January 28, 2009
Kenneth Arrow, Stanford University
Abstract
Many allocation decisions require costs today (or, at least, beginning today ) with benefits extending into the distant future, affecting lives not yet in existence. The leading example today is policy to meet anthropogenic climate change, but that problem is by no means unique. How do we think about the balancing of values? To some extent, the questions have to do with empirical regularities, but to a major extent, they depend on value judgments about our obligations to future generations. The decisions are further complicated by uncertainties about the future.

March 25, 2009
Sandy Pentland, Massachusetts Institute of Technology
Abstract
How can you know when someone is bluffing? Paying attention? Genuinely interested? The answer is that subtle patterns in how we interact with other people reveal our attitudes toward them. These predictive patterns seem to be biologically based "honest signals," evolved from ancient primate signaling mechanisms, and we find that they are major factors in human decision making in situations ranging from job interviews to first dates. By analyzing these signals using data from mobile phones, electronic ID badges, or digital media, we can create a "gods eye" view of how the people in organizations interact, and even `see' the rhythms of interaction for everyone in a city.

May 27, 2009
Ion Stoica, University of California, Berkeley
Abstract
Building large scale distributed application is hard; debugging and profiling them is even harder. Today, almost every web request involves an application running distributedly on many machines in one or more data centers. These applications need to run 24x7, handle inputs that vary by multiple orders of magnitude, and seamlessly accommodate hardware and software upgrades. To successfully build and run such applications it is critical to model and understand their behaviors.
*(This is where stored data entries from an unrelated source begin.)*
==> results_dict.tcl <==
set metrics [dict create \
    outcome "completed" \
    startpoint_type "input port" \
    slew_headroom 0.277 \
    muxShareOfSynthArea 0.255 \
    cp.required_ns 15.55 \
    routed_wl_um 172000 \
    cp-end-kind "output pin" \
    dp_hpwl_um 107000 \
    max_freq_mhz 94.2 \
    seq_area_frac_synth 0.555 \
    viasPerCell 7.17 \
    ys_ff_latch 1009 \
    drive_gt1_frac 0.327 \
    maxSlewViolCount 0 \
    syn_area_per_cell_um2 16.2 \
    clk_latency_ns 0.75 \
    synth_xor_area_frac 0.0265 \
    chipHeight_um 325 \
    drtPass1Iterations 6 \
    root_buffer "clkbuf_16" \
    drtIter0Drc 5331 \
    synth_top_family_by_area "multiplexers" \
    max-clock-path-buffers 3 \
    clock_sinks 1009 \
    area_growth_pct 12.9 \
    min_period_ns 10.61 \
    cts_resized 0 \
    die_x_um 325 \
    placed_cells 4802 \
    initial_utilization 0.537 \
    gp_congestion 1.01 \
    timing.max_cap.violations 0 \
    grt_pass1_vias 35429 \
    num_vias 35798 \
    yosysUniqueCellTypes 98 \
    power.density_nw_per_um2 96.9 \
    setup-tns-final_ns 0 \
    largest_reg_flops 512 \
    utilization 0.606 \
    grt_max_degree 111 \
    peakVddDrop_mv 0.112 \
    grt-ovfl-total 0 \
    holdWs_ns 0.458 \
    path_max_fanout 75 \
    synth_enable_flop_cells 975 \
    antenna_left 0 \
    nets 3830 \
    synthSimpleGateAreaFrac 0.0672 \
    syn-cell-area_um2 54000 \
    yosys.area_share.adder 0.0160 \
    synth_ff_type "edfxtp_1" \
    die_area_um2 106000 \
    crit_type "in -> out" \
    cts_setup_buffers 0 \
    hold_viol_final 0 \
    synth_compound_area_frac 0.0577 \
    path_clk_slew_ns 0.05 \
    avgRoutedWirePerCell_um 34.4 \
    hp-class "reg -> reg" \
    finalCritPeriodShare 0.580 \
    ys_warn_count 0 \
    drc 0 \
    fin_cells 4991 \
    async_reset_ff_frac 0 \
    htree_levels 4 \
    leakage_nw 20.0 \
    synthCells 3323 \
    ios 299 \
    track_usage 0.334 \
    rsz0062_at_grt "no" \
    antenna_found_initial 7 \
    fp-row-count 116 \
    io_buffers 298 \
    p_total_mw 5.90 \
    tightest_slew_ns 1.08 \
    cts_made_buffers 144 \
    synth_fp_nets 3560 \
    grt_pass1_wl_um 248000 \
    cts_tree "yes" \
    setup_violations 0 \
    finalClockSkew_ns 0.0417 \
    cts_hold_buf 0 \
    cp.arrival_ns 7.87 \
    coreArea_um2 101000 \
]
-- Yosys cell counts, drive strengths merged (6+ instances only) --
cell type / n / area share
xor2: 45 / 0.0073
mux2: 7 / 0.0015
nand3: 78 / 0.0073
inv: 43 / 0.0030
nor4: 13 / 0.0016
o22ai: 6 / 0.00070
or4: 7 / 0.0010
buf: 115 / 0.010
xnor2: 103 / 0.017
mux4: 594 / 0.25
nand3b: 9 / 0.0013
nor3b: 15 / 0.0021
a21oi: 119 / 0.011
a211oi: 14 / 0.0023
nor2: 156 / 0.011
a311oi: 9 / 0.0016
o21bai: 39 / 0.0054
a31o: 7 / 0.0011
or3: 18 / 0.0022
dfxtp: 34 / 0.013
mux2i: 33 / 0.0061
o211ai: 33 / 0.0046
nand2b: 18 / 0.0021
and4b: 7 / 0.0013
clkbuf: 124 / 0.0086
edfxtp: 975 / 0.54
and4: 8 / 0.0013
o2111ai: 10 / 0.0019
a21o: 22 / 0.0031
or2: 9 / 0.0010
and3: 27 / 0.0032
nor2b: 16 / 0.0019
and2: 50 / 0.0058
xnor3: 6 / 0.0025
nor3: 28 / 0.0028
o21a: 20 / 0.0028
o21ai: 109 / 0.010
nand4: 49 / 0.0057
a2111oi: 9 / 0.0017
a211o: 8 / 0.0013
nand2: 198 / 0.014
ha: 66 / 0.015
### src/rtl/sbu_stream_rr_arbiter.sv
// sbu_stream_rr_arbiter
// Packet-granular round-robin merge of two AXI4-Stream sources (s0, s1) onto a
// single registered egress port (m). A grant is held from the first beat of a
// packet through its tlast beat; the other source is ignored meanwhile.
// Per-source accepted-packet counters are exported; they wrap at 2^CNT_W.
//
// Optional build macro: FW_ARB_DROP_EN
//   When defined, an s0 packet whose first beat carries tuser[0]=0 (firewall
//   verdict "drop") is swallowed: s0 is held ready for the whole packet, no
//   beat reaches m, and drop_cnt0 counts it. When undefined, tuser is only
//   passed through and drop_cnt0 reads 0.
//
// state | meaning
// ------+-------------------------------------------------------------
// IDLE  | no packet in flight; arbitrate between s0 and s1 on a first beat
// PKT0  | s0 holds the grant until its tlast beat is accepted
// PKT1  | s1 holds the grant until its tlast beat is accepted
// DROP0 | (FW_ARB_DROP_EN only) s0 packet being discarded through tlast

module sbu_stream_rr_arbiter #(
    parameter int DATA_W = 256,
    parameter int USER_W = 12,
    parameter int ID_W   = 3,
    parameter int CNT_W  = 32
) (
    input  logic                mlx2sbu_clk,
    input  logic                mlx2sbu_reset,

    input  logic                s0_axi4stream_vld,
    output logic                s0_axi4stream_rdy,
    input  logic [DATA_W-1:0]   s0_axi4stream_tdata,
    input  logic [DATA_W/8-1:0] s0_axi4stream_tkeep,
    input  logic                s0_axi4stream_tlast,
    input  logic [USER_W-1:0]   s0_axi4stream_tuser,
    input  logic [ID_W-1:0]     s0_axi4stream_tid,

    input  logic                s1_axi4stream_vld,
    output logic                s1_axi4stream_rdy,
    input  logic [DATA_W-1:0]   s1_axi4stream_tdata,
    input  logic [DATA_W/8-1:0] s1_axi4stream_tkeep,
    input  logic                s1_axi4stream_tlast,
    input  logic [USER_W-1:0]   s1_axi4stream_tuser,
    input  logic [ID_W-1:0]     s1_axi4stream_tid,

    output logic                m_axi4stream_vld,
    input  logic                m_axi4stream_rdy,
    output logic [DATA_W-1:0]   m_axi4stream_tdata,
    output logic [DATA_W/8-1:0] m_axi4stream_tkeep,
    output logic                m_axi4stream_tlast,
    output logic [USER_W-1:0]   m_axi4stream_tuser,
    output logic [ID_W-1:0]     m_axi4stream_tid,

    output logic [CNT_W-1:0]    pkt_cnt0,
    output logic [CNT_W-1:0]    pkt_cnt1,
    output logic [CNT_W-1:0]    drop_cnt0
);

    localparam int KEEP_W = DATA_W / 8;
    localparam logic [CNT_W-1:0] CNT_ONE = {{(CNT_W-1){1'b0}}, 1'b1};

    localparam logic [1:0] ST_IDLE  = 2'd0;
    localparam logic [1:0] ST_PKT0  = 2'd1;
    localparam logic [1:0] ST_PKT1  = 2'd2;
`ifdef FW_ARB_DROP_EN
    localparam logic [1:0] ST_DROP0 = 2'd3;
`endif

    logic [1:0]        state_q;
    logic [1:0]        state_d;
    logic              last_grant_q;
    logic              last_grant_d;

    logic              sel0;
    logic              sel1;
    logic              slot_free;
    logic              drop_path;
    logic              acc0;
    logic              acc1;
    logic              fwd0;
    logic              load;

    logic              m_vld_q;
    logic [DATA_W-1:0] m_tdata_q;
    logic [KEEP_W-1:0] m_tkeep_q;
    logic              m_tlast_q;
    logic [USER_W-1:0] m_tuser_q;
    logic [ID_W-1:0]   m_tid_q;

    logic [CNT_W-1:0]  pkt_cnt0_q;
    logic [CNT_W-1:0]  pkt_cnt1_q;

    // The output register can take a beat when empty or when it drains this cycle.
    assign slot_free = ~m_vld_q | m_axi4stream_rdy;

    // Source selection: round-robin on a first beat, locked to the owner mid-packet.
    always_comb begin
        sel0 = 1'b0;
        sel1 = 1'b0;
        case (state_q)
            ST_IDLE: begin
                if (s0_axi4stream_vld && s1_axi4stream_vld) begin
                    // Tie goes to whichever source did not finish the last packet.
                    sel0 = last_grant_q;
                    sel1 = ~last_grant_q;
                end else begin
                    sel0 = s0_axi4stream_vld;
                    sel1 = s1_axi4stream_vld;
                end
            end
            ST_PKT0: sel0 = 1'b1;
            ST_PKT1: sel1 = 1'b1;
`ifdef FW_ARB_DROP_EN
            ST_DROP0: sel0 = 1'b1;
`endif
            default: begin
                sel0 = 1'b0;
                sel1 = 1'b0;
            end
        endcase
    end

`ifdef FW_ARB_DROP_EN
    // Only the first beat's verdict matters; once in DROP0 the whole packet is discarded.
    assign drop_path = (state_q == ST_DROP0) |
                       ((state_q == ST_IDLE) & sel0 & ~s0_axi4stream_tuser[0]);
`else
    assign drop_path = 1'b0;
`endif

    // Discarded beats never touch the output register, so they ignore slot_free.
    assign s0_axi4stream_rdy = drop_path | (slot_free & sel0);
    assign s1_axi4stream_rdy = slot_free & sel1;

    assign acc0 = s0_axi4stream_vld & s0_axi4stream_rdy;
    assign acc1 = s1_axi4stream_vld & s1_axi4stream_rdy;
    assign fwd0 = acc0 & ~drop_path;
    assign load = fwd0 | acc1;

    // Next-state and round-robin pointer update, driven only by accepted beats.
    always_comb begin
        state_d      = state_q;
        last_grant_d = last_grant_q;
        case (state_q)
            ST_IDLE: begin
                if (acc0) begin
`ifdef FW_ARB_DROP_EN
                    if (drop_path) begin
                        state_d = s0_axi4stream_tlast ? ST_IDLE : ST_DROP0;
                    end else begin
                        state_d = s0_axi4stream_tlast ? ST_IDLE : ST_PKT0;
                    end
`else
                    state_d = s0_axi4stream_tlast ? ST_IDLE : ST_PKT0;
`endif
                end else if (acc1) begin
                    state_d = s1_axi4stream_tlast ? ST_IDLE : ST_PKT1;
                end
            end
            ST_PKT0: begin
                if (acc0 && s0_axi4stream_tlast) begin
                    state_d = ST_IDLE;
                end
            end
            ST_PKT1: begin
                if (acc1 && s1_axi4stream_tlast) begin
                    state_d = ST_IDLE;
                end
            end
`ifdef FW_ARB_DROP_EN
            ST_DROP0: begin
                if (acc0 && s0_axi4stream_tlast) begin
                    state_d = ST_IDLE;
                end
            end
`endif
            default: state_d = ST_IDLE;
        endcase

        if (acc0 && s0_axi4stream_tlast) begin
            last_grant_d = 1'b0;
        end else if (acc1 && s1_axi4stream_tlast) begin
            last_grant_d = 1'b1;
        end
    end

    // State register; last_grant resets to 1 so s0 wins the first tie.
    always_ff @(posedge mlx2sbu_clk) begin
        if (mlx2sbu_reset) begin
            state_q      <= ST_IDLE;
            last_grant_q <= 1'b1;
        end else begin
            state_q      <= state_d;
            last_grant_q <= last_grant_d;
        end
    end

    // Egress register: load on every forwarded beat, clear valid only when drained idle.
    always_ff @(posedge mlx2sbu_clk) begin
        if (mlx2sbu_reset) begin
            m_vld_q   <= 1'b0;
            m_tdata_q <= '0;
            m_tkeep_q <= '0;
            m_tlast_q <= 1'b0;
            m_tuser_q <= '0;
            m_tid_q   <= '0;
        end else if (load) begin
            m_vld_q <= 1'b1;
            if (acc1) begin
                m_tdata_q <= s1_axi4stream_tdata;
                m_tkeep_q <= s1_axi4stream_tkeep;
                m_tlast_q <= s1_axi4stream_tlast;
                m_tuser_q <= s1_axi4stream_tuser;
                m_tid_q   <= s1_axi4stream_tid;
            end else begin
                m_tdata_q <= s0_axi4stream_tdata;
                m_tkeep_q <= s0_axi4stream_tkeep;
                m_tlast_q <= s0_axi4stream_tlast;
                m_tuser_q <= s0_axi4stream_tuser;
                m_tid_q   <= s0_axi4stream_tid;
            end
        end else if (m_axi4stream_rdy) begin
            m_vld_q <= 1'b0;
        end
    end

    assign m_axi4stream_vld   = m_vld_q;
    assign m_axi4stream_tdata = m_tdata_q;
    assign m_axi4stream_tkeep = m_tkeep_q;
    assign m_axi4stream_tlast = m_tlast_q;
    assign m_axi4stream_tuser = m_tuser_q;
    assign m_axi4stream_tid   = m_tid_q;

    // Forwarded-packet counters, bumped on the accepted tlast beat; free-running wrap.
    always_ff @(posedge mlx2sbu_clk) begin
        if (mlx2sbu_reset) begin
            pkt_cnt0_q <= '0;
            pkt_cnt1_q <= '0;
        end else begin
            if (fwd0 && s0_axi4stream_tlast) begin
                pkt_cnt0_q <= pkt_cnt0_q + CNT_ONE;
            end
            if (acc1 && s1_axi4stream_tlast) begin
                pkt_cnt1_q <= pkt_cnt1_q + CNT_ONE;
            end
        end
    end

    assign pkt_cnt0 = pkt_cnt0_q;
    assign pkt_cnt1 = pkt_cnt1_q;

`ifdef FW_ARB_DROP_EN
    logic [CNT_W-1:0] drop_cnt0_q;

    // Discarded-packet counter, bumped when the dropped packet's tlast is swallowed.
    always_ff @(posedge mlx2sbu_clk) begin
        if (mlx2sbu_reset) begin
            drop_cnt0_q <= '0;
        end else if (acc0 && drop_path && s0_axi4stream_tlast) begin
            drop_cnt0_q <= drop_cnt0_q + CNT_ONE;
        end
    end

    assign drop_cnt0 = drop_cnt0_q;
`else
    assign drop_cnt0 = '0;
`endif

endmodule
In this talk, I will discuss some of our initial efforts to build tools that provide a comprehensive understanding of the behavior of distributed applications, and allow careful offline analysis by faithfully reproducing race conditions and non-deterministic failures that occurred during the original execution.

July 29, 2009
Jeannette Wing, National Science Foundation
Abstract
My vision for the 21st Century: Computational thinking will be a fundamental skill used by everyone in the world. To reading, writing, and arithmetic, let's add computational thinking to every child's analytical ability. Computational thinking has already influenced other disciplines, from the sciences to the arts. The new NSF Cyber-enabled Discovery and Innovation initiative in a nutshell is computational thinking for science and engineering. Realizing this vision gives the field of computing both exciting research opportunities and novel educational challenges. The field of computing is driven by technology innovation, societal demands, and scientific questions. We are often too easily swept up with the rapid progress in technology and the surprising uses by society of our technology, that we forget about the science that underlies our field. In thinking about computing, I have started a list of "Deep Questions in Computing,” with the hope of encouraging the community to think about the scientific drivers of our field.

October 29, 2009
Ronald Graham, University of California, San Diego
Abstract
There is no question that the recent advent of the modern computer has had a dramatic impact on what mathematicians do and on how they do it. However, there is increasing evidence that many apparently simple problems may in fact be forever beyond any conceivable computer attack. In this talk, I will describe a variety of mathematical problems in which computers have had, may have or will probably never have a significant role in their solutions.

December 2, 2009
Leroy Hood, Institute of Systems Biology
Abstract
The challenge for biology in the 21st century is the need to deal with its incredible complexity. One powerful way to think of biology is to view it as an informational science. This view leads to the conclusion that biological information is captured, mined, integrated by biological networks and finally passed off to molecular machines for execution. Hence the challenge in understanding biological complexity is that of deciphering the operation of dynamic biological networks across the three time scales of life—evolution, development and physiological responses. Systems approaches to biology are focused on delineating and deciphering dynamic biological networks and their interactions with simple and complex molecular machines. I will define our contemporary view of systems biology and then focus on our efforts at a systems approach to disease—looking at prion disease in mice. We have just published a study that has taken more than 5 years—that lays out the principles of a systems approach to disease including dealing with the striking signal to noise problems of high throughput biological measurements and biology itself (e.g. polymorphisms). I will also discuss the emerging technologies (measurement and visualization) that will transform biology and medicine over the next 10 years—including next generation DNA sequencing, microfluidic protein chips and single-cell analyses. I will as well discuss some of the computational and mathematical challenges that are fundamental to the revolution in biology and medicine. It appears that systems medicine, together with emerging technologies and the development of powerful new computational and mathematical tools will transform medicine over the next 5-20 years from its currently reactive state to a mode that is predictive, personalized, preventive and participatory (P4) medicine. I will discuss the impact P4 medicine has on society and several ISB-strategic partnerships that have been established to attack the technical and societal barriers to the realization of P4 medicine.